Abstract

It has been generally known that bone tissue responds to the mechanical stress with an adaptative change in the mass and the structure. Recently, the signal transduction pathways involved in fluid flow have been reported, and several mechanotransduction products were suggested. This study was designed to verify the prostaglandin E2(PGE2) and nitric oxide(NO) involving as the biomechanical transducing material of the osteoblast to the fluid flow stimuli. We have checked changes in PGE2 and NO production after applying fluid flow-induced shearing stress to the primary high-density monolayer cultures of chicken fetus osteoblasts.
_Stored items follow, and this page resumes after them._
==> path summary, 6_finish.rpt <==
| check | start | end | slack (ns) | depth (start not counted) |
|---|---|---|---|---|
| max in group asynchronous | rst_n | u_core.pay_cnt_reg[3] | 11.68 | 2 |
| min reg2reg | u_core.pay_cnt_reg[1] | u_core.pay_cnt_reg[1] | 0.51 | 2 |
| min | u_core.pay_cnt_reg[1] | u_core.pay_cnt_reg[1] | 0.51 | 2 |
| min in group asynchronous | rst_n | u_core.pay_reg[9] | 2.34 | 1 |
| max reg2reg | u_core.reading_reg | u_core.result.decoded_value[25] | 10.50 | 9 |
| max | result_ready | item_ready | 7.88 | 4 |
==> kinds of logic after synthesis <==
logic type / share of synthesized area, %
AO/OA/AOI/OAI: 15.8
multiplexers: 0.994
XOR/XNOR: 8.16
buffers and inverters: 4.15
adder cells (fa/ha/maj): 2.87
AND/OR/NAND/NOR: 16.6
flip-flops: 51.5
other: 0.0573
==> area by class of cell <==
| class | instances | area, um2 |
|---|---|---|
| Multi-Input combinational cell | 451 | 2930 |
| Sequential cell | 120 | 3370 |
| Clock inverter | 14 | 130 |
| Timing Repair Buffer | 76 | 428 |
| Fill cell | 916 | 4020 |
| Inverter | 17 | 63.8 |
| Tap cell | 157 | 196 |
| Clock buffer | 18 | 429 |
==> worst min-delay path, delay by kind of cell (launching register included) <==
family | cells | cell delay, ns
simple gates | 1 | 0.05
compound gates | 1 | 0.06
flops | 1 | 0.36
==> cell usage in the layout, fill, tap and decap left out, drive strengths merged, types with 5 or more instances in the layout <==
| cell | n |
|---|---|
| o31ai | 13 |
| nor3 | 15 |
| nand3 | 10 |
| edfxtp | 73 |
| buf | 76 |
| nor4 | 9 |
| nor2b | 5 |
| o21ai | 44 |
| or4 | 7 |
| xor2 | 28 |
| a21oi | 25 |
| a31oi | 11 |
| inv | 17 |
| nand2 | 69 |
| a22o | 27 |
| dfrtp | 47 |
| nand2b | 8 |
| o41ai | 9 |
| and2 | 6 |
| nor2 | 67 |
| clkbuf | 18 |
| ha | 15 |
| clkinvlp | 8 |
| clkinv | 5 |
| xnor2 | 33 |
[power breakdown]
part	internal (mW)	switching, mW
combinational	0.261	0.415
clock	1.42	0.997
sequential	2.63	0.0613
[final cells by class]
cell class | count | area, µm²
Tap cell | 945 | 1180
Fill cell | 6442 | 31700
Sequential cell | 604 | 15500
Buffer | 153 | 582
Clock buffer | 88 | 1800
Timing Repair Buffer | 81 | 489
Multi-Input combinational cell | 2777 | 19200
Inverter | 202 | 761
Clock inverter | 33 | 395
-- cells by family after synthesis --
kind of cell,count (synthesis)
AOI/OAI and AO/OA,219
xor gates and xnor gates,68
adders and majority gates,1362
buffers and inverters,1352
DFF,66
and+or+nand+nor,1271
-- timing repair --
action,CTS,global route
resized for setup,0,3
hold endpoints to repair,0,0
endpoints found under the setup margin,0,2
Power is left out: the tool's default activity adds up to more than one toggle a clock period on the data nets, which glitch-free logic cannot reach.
--- src/ttb_pkg.sv ---
`timescale 1ns / 1ps
package ttb_pkg;

	localparam int WORD_W = 32;
	localparam int MUL_W  = 33;
	localparam int ACC_W  = 66;
	localparam int MAG_W  = 64;
	localparam int IN_W   = 256;
	localparam int OUT_W  = 192;

	localparam logic [WORD_W-1:0] SCALE_MIN = 32'h4000_0000;
	localparam logic [MAG_W-1:0]  SQRT_TOP  = 64'h4000_0000_0000_0000;

	typedef logic signed [WORD_W-1:0] word_t;
	typedef logic signed [MUL_W-1:0]  mop_t;
	typedef logic signed [ACC_W-1:0]  acc_t;

	// last declared field (pos_x) in the lowest bits of the packed vector
	typedef struct packed {
		word_t norm_z;
		word_t norm_y;
		word_t norm_x;
		word_t tex_v;
		word_t tex_u;
		word_t pos_z;
		word_t pos_y;
		word_t pos_x;
	} vertex_t;

	typedef enum logic [1:0] {
		SLOT_V0 = 2'd0,
		SLOT_V1 = 2'd1,
		SLOT_V2 = 2'd2
	} slot_t;

	typedef enum logic [4:0] {
		ST_IDLE,
		ST_PREP,
		ST_DET,
		ST_NT,
		ST_TDIV,
		ST_NB,
		ST_BDIV,
		ST_DOT,
		ST_G,
		ST_ABS,
		ST_SCALE,
		ST_SQ,
		ST_SQRT,
		ST_UDIV,
		ST_CR,
		ST_HAND,
		ST_EMIT
	} state_t;

	function automatic word_t sat32(acc_t v);
		word_t r;
		if ((&v[ACC_W-1:WORD_W-1]) || !(|v[ACC_W-1:WORD_W-1])) begin
			r = v[WORD_W-1:0];
		end else if (v[ACC_W-1]) begin
			r = 32'sh8000_0000;
		end else begin
			r = 32'sh7fff_ffff;
		end
		return r;
	endfunction

	function automatic word_t sat_sub(word_t a, word_t b);
		logic signed [WORD_W:0] d;
		word_t r;
		d = {a[WORD_W-1], a} - {b[WORD_W-1], b};
		if (d[WORD_W] == d[WORD_W-1]) begin
			r = d[WORD_W-1:0];
		end else if (d[WORD_W]) begin
			r = 32'sh8000_0000;
		end else begin
			r = 32'sh7fff_ffff;
		end
		return r;
	endfunction

	function automatic logic [MAG_W-1:0] mag64(acc_t v);
		acc_t n;
		n = v[ACC_W-1] ? -v : v;
		return n[MAG_W-1:0];
	endfunction

	function automatic acc_t ext_word(word_t w);
		return {{(ACC_W-WORD_W){w[WORD_W-1]}}, w};
	endfunction

	function automatic mop_t mop_word(word_t w);
		return {w[WORD_W-1], w};
	endfunction

	function automatic logic [1:0] next3(logic [1:0] i);
		return (i == 2'd2) ? 2'd0 : i + 2'd1;
	endfunction

	function automatic word_t pos_of(vertex_t v, logic [1:0] i);
		word_t r;
		case (i)
			2'd0: r = v.pos_x;
			2'd1: r = v.pos_y;
			default: r = v.pos_z;
		endcase
		return r;
	endfunction

	function automatic word_t norm_of(vertex_t v, logic [1:0] i);
		word_t r;
		case (i)
			2'd0: r = v.norm_x;
			2'd1: r = v.norm_y;
			default: r = v.norm_z;
		endcase
		return r;
	endfunction

endpackage

--- src/ttb_sqrt.sv ---
`timescale 1ns / 1ps
module ttb_sqrt
	import ttb_pkg::*;
(
	input  logic              clk,
	input  logic              arst_n,
	input  logic              start,
	input  logic [MAG_W-1:0]  rad,
	output logic              done,
	output logic [WORD_W-1:0] root
);

	logic [MAG_W-1:0] x_q;
	logic [MAG_W-1:0] res_q;
	logic [MAG_W-1:0] bit_q;
	logic             busy_q;
	logic             done_q;
	logic [MAG_W-1:0] sum;
	logic             take;

	always_comb begin
		sum  = res_q + bit_q;
		take = x_q >= sum;
		done = done_q;
		root = res_q[WORD_W-1:0];
	end

	always_ff @(posedge clk or negedge arst_n) begin
		if (!arst_n) begin
			busy_q <= 1'b0;
			done_q <= 1'b0;
		end else begin
			done_q <= 1'b0;
			if (start) begin
				busy_q <= 1'b1;
			end else if (busy_q && bit_q[0]) begin
				busy_q <= 1'b0;
				done_q <= 1'b1;
			end
		end
	end

	// two radicand bits per cycle while busy
	always_ff @(posedge clk) begin
		if (start) begin
			x_q   <= rad;
			res_q <= '0;
			bit_q <= SQRT_TOP;
		end else if (busy_q) begin
			if (take) begin
				x_q   <= x_q - sum;
				res_q <= (res_q >> 1) + bit_q;
			end else begin
				res_q <= res_q >> 1;
			end
			bit_q <= bit_q >> 2;
		end
	end

endmodule

--- config.mk ---
export PLATFORM = sky130hd
export DESIGN_NAME = ttb_sqrt
export DESIGN_NICKNAME = d
export VERILOG_FILES = /design/src/ttb_pkg.sv /design/src/ttb_sqrt.sv
export SDC_FILE = /design/constraint.sdc
export NUM_CORES = 1
export LEC_CHECK = 0
export BUFFER_PORTS_ARGS = -buffer_cell sky130_fd_sc_hd__buf_4
export CORE_AREA = 10 10 222 224
export DETAILED_ROUTE_END_ITERATION = 10
export DIE_AREA = 0 0 232 234
export HOLD_SLACK_MARGIN = 0.15
export PLACE_DENSITY_LB_ADDON = 0.05
export SLEW_MARGIN = 20
export SYNTH_ARGS = -nofsm -noshare
export SYNTH_HDL_FRONTEND = slang
export SYNTH_SLANG_ARGS = --single-unit
export TNS_END_PERCENT = 1
--- constraint.sdc ---
create_clock -name clk -period 13.8 [get_ports clk]
set_input_delay 2.76 -clock clk [delete_from_list [all_inputs] [get_ports clk]]
set_output_delay 2.76 -clock clk [all_outputs]
set_load 0.005 [all_outputs]
==> summary.md <==
| Metric | Value |
|---|---|
| Core footprint | `between 40000 and 50000 µm²` |
| Combinational share of power | `slightly above 60%` |
| DR iter-0 viols | `between 900 and 1000` |
| IO Port Bufs | `99` |
| HP Class | `reg -> reg` |
| CTS sink count | `between 150 and 200` |
| Post-cts resize count | `0` |
| Global-route wire length before repair | `82.4 mm` |
| WS Path Type | `reg -> reg` |
| Worst EP arrival | `8.01 ns` |
| DR pass1 iterations | `5` |
| Fillers | `4740` |
| Switching Share | `around 50%` |
| Root buf cell | `clkbuf_16` |
| Die extent in y | `234 µm` |
| Clk pwr share | `between 10% and 20%` |
| Fin. Hold Viols | `0` |
| Worst Skew | `between 0.01 and 0.015 ns` |
| GRT Total Usage | `19.4%` |
| Fin crit period | `7.89 ns` |
| Syn nets | `2195` |
| Setup Viol. Count Final | `0` |
| Post-synth cell types | `84` |
| DRC viols | `0` |
| WL final | `approximately 53 mm` |
| # rows | `78` |
| Total Nets Final | `2178` |
| Clock buffer depth | `2` |
| Routed wire per std cell | `a little over 20 µm` |
| Run status | `finished, final reports clean` |
| Multi-input gate area | `10800 µm²` |
| Leading area contributor after synthesis | `dfxtp_1` |
| Seq/Total Area, Yosys | `25.0%` |
| Vias in the first global route | `14400` |
| Total CTS buffers | `17` |
| Most common cell in the netlist | `nand2_1` |
| Postcts setup bufs | `0` |
| Ant. Diodes | `0` |
| Clk_lat worst skew | `about 0.50 ns` |
| Post-cts hold buffer count | `0` |
| RSZ-0062 raised after global routing | `false` |
| Asr flop ratio synth | `1.23%` |
| Die X-Extent | `232 µm` |
| Number of I/O pins | `100` |
| Top cell type's share of synthesized area | `between 10 and 15%` |
| Grt ovf | `0` |
| Via count | `14700` |
| Layout cells sized above 1 | `9.58%` |
| LEAKAGE | `around 6.7 nW` |
| Top cells by area, synth | `dfxtp_1, edfxtp_1, ha_1` |
| Area Overhead vs Synth | `9.66%` |
| CTS HTree Levels | `4` |
| Max cap viols | `0` |
| CP Capture Type | `flop` |
| Largest net degree at the start of global routing | `between 80 and 90` |
| Commonest cells post-synth | `nand2_1, nor2_1, o21ai_0, ha_1, a21oi_1` |
| Period utilization | `between 50% and 60%` |
| Routed Antenna Nets | `0` |
| Power per cell area | `204 nW/µm²` |
| Seq cells post-synth | `162` |
| CTS clk-pin slew, worst paths | `0.07 ns` |
| Max-slew headroom | `34.1%` |
| Setup tns final | `0 ns` |
| Syn Inst Count | `1997` |
| Fmax | `around 130 MHz` |
| Routability cong. | `around 0.95` |
| Number of flops mapped to enable cells by yosys | `64` |
| Internal power | `0.00178 W` |
| Die ar. | `54300 µm²` |
| Ys Warns | `0` |
| Post-DP HPWL | `41.0 mm` |
| Starting density of the core | `34.6%` |
| Peak supply drop | `0.172 mV` |
| Worst Path Max Fanout | `73` |
| Routed vias/inst | `approximately 5.7` |
| Post-synthesis instance area | `15500 µm²` |
| Total power | `0.00347 W` |
| Avg Cell Area, Syn | `between 7 and 8 µm²` |
| WP data required | `13.92 ns` |
| Psw | `roughly 0.0017 W` |
| Reg area | `about 3900 µm²` |
| Startpoint types | `flop` |
| Pins Over Slew Limit | `0` |
| Top_reg_cell synth | `dfxtp_1` |
| Initial antenna violation count | `0` |
| TritonCTS clock tree | `built` |
| Worst-Margin Slew | `0.982 ns` |
| Reg power frac | `23.7%` |
-- registers in the layout, summed over array words and instances (netlist names) --
name	cells
bit_q	32
busy_q	1
done	1
res_q	64
x_q	64
-- cell type report --
cell class                 count  area share [%]
multi-input combinational   1648            63.6
sequential                   162            22.9
timing repair buffer         109            4.82
tap                          600            4.40
clock buffer                  22            2.85
inverter                      42           0.925
clock inverter                10           0.565
-- critical path: stages (launching register included) --
cell and delay (ns):
dfxtp_1 0.40, ha_1 0.21, ha_1 0.19, a21oi_1 0.09, o21bai_1 0.18, a31oi_1 0.17, o31ai_1 0.74, a21oi_1 0.26
o31ai_1 0.44, a31o_2 0.28, a21oi_1 0.12, mux2_2 0.29, a2111oi_0 0.75, ha_1 0.35, nand4_1 0.20, nor4_1 0.65
o2111a_1 0.28, o31ai_1 0.10, and3_2 0.25, buf_4 0.34, o21ai_4 0.36, buf_4 0.69
-- layout by cell type (no fill, tap or decap), types with 6 or more instances in the layout --
cell       count
a221oi_1      12
dfxtp_1       96
a21oi_1      113
ha_1         130
nand2b_1      15
and2_1        13
nor3_1        29
a311oi_1      23
a21boi_0       6
or3_1         25
nand3_1       34
xor2_1        76
edfxtp_1      64
or2_2          7
a21o_1        39
o21ai_0      189
clkbuf_16     18
nor4_1         7
a211oi_1      30
nor2_1       210
nor2b_1       15
o211ai_1      12
a31oi_1       73
o21a_1        16
xnor2_1       67
o31ai_1       12
nand2_1      227
inv_1         42
o21bai_1      35
a31o_2        17
nand4_1       46
buf_4        108
mux2i_1       48
and4_1         8
and3_1        14
-- final timing paths --
kind / start / slack, ns / end / cells after the start
setup / recovery: bit_q[0] / 5.91 / x_q[62] / 21
hold / removal: res_q[0] / 0.51 / res_q[0] / 2
setup reg to reg: bit_q[0] / 5.91 / x_q[62] / 21
hold reg to reg: res_q[0] / 0.51 / res_q[0] / 2
max in group asynchronous: arst_n / 11.67 / busy_q / 1
min in group asynchronous: arst_n / 2.03 / busy_q / 1
-- layer usage --
metal	vias up	GRT usage (%)	routed length [µm]
met5	-	0	0
met4	0	6.88	1200
met3	62	3.61	2180
met2	292	34.6	26800
met1	7010	22.9	23000
li1	7363	-	-
-- logic make-up (layout without fill, tap and decap cells) --
kind of cell,after synthesis,count (layout),share of synthesized area (%)
AO/OA/AOI/OAI,654,654,27.8
multiplexers,53,53,3.45
flip-flops,162,162,25.0
AND/OR/NAND/NOR,667,667,19.7
adder cells (fa/ha/maj),131,131,10.6
XOR/XNOR,143,143,8.06
buffers and inverters,187,183,5.35
-- metrics by stage --
| step | instances | setup WS (ns) | util, % | hold WS, ns | cell area (µm²) |
|---|---|---|---|---|---|
| 2_1_floorplan | 1997 | 3.95 | - | 0.474 | 15500 |
| 3_3_place_gp | 2561 | 6.30 | 36.7 | 0.504 | 16500 |
| 3_5_place_dp | 2561 | 5.96 | 36.7 | 0.509 | 16500 |
| 4_1_cts | 2593 | 5.95 | 38.0 | 0.517 | 17000 |
| 5_1_grt | 2593 | 5.45 | 38.0 | 0.569 | 17000 |
| 6_report | 2593 | 5.91 | 38.0 | 0.514 | 17000 |
-- power groups by stage --
stage	Sequential [W]	Combinational [W]	Clock [W]
global route	0.000839	0.00238	0.000534
floorplan	0.000773	0.00162	0
CTS	0.000827	0.00215	0.000519
finish	0.000823	0.00215	0.000501
detailed placement	0.000835	0.00213	0
global placement	0.000838	0.00214	0
Note: power is estimated with default switching activity, not from simulation.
PGE2 and nitrite which is the stable end-product of nitric oxide oxidationas are measured spectrophotometrically, the former using enzyme immunoassay system and the latter using Griess reaction. As a result, PGE2 and NO production by osteoblast was increased after applying the fluid flow-induced shear stress: PGE2 production was increased accumulatively in response to the duration of stress. There were no significant changes in NO production after 6 hours of the stress, but production of NO was markedly increased only after 24 hours. From the above findings, it was confirmed that osteoblast increased the production of PGE2 and NO in respond to the fluid flow-induced shearing stress and that PGE2 production is an earlier response to mechanical stimuli than the production of NO.